To calculate applicable percentages for incomes that are somewhere within each range on the chart, you can use the formula that’s explained in CFR 1.36B-3. (Scroll down to just underneath the applicable percentage chart, and look at example 2.) In the case of Bob, it looks like this:
191 – 150 = 41
200 – 150 = 50
41/50 = 0.82
Basically, you look to see what income range you’re in. (Bob is between 150 and 200 percent of poverty range.) Then you just figure out how far along the income range you are. In this case, Bob’s income is 82 percent of the way along the range that goes from 150 to 200 percent of poverty.
6.34 – 4.03 = 2.31
2.31 x 0.82 = 1.89
4.03 + 1.89 = 5.92
The second part of the calculation is to look at the applicable percentage range that corresponds to Bob’s income range (4.03 to 6.34 percent — meaning that the percentage of income he’ll have to pay for the second-lowest-cost Silver plan is somewhere between those two percentages). And then you just figure out what number is 82 percent of the way along that applicable percentage range. In Bob’s case, it’s 5.92 percent.

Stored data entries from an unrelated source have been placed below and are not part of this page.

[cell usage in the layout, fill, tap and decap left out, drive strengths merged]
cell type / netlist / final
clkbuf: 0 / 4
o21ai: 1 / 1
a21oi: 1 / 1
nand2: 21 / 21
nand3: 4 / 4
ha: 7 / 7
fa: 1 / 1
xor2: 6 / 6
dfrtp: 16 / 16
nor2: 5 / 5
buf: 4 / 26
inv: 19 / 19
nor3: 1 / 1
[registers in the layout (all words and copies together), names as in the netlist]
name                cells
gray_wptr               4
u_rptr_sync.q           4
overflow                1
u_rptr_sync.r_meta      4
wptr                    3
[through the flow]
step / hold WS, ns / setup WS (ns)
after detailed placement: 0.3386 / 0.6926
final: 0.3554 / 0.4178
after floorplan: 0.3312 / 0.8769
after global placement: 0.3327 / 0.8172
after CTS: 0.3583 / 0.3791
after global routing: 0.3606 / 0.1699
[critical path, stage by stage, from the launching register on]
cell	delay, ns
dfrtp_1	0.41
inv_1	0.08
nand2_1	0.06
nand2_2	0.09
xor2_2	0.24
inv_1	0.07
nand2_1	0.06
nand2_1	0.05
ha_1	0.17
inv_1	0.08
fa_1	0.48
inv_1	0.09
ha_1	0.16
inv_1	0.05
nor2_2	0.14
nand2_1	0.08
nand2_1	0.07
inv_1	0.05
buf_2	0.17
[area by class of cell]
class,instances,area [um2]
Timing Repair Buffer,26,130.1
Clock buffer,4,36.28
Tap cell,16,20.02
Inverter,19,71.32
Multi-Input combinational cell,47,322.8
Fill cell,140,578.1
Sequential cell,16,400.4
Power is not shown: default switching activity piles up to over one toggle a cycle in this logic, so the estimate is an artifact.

His applicable percentage will be 5.92 percent, and his net premium (after his subsidy is applied) will actually be lower in 2018 than it was in 2014. It will be 5.92 percent of $22,980, which is $1,360 in annual premiums. That’s about $88 less than he had to pay in 2014 for the second-lowest-cost Silver plan.
Lower applicable percentage, plus a higher FPL = lower net premiums in 2018
There are a lot of moving parts here. Although the applicable percentages are slightly higher than they were in 2014 when this system was implemented, they’re lower than they were for 2017. And the poverty level is higher for 2018 than it was for 2017. So people whose incomes are not increasing will be at a lower percentage of poverty level than they were the year before, which means their applicable percentage will decrease even more (as illustrated in the example above).

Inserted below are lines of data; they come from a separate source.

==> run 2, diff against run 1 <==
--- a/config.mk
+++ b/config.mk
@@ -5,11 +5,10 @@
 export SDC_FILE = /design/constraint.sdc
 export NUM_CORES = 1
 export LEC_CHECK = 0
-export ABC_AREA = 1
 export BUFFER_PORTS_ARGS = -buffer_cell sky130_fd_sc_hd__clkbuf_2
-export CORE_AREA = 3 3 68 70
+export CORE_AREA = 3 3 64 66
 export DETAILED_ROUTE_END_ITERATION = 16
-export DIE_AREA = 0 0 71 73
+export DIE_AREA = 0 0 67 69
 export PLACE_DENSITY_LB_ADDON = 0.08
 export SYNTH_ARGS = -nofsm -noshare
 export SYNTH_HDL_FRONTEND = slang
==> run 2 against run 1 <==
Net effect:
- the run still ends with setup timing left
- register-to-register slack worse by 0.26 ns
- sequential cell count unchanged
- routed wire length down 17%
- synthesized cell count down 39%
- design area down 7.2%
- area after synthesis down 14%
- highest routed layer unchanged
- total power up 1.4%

Since poverty level is higher than it was last year, your income will have to increase in order to keep your percentage of poverty level unchanged. In past years, an income that grew enough to keep pace with the increases in the poverty level would have resulted in slightly higher applicable percentages each year (ie, the percentage of income you had to pay for your coverage, after the subsidy). But for 2018, the lower applicable percentage means that even people whose income increases to keep pace with the increase in the poverty level will end up paying a slightly smaller percentage of their income in after subsidy premiums for the second-lowest-cost Silver plan.
The general idea behind the adjustment to the applicable percentage table is to keep up with changes in premium growth as they relate to changes in income. If healthcare costs increase faster than income, we all have to pay a larger chunk of our income for healthcare. But if the economy does well and the ACA’s efforts to curb healthcare spending are successful, it’s also possible for the applicable percentage to decrease — as was the case for 2018.
The formula for the adjustment to applicable percentage is just premium growth since 2013 divided by income growth since 2013. Premium growth is based on average per-enrollee premiums for employer-sponsored plans, and they calculate how much those premiums have changed since 2013. Income growth was based on changes in GDP per capita for plan years 2014 through 2016, but HHS finalized a new formula that is used to calculate income growth starting in 2017. The new formula calculates income growth based on per-capita personal income (PI) rather than per-capita GDP. The two methods would likely generate similar numbers, but HHS considers per-capita PI changes to be a more accurate reflection of how per-capita income changes from one year to the next.
Since subsidies are also a function of poverty level – which generally adjusts upward each year – there’s a built-in factor that essentially ensures that people who are impacted by a higher applicable percentage are also enjoying at least a modest increase in income that outweighs the additional premiums.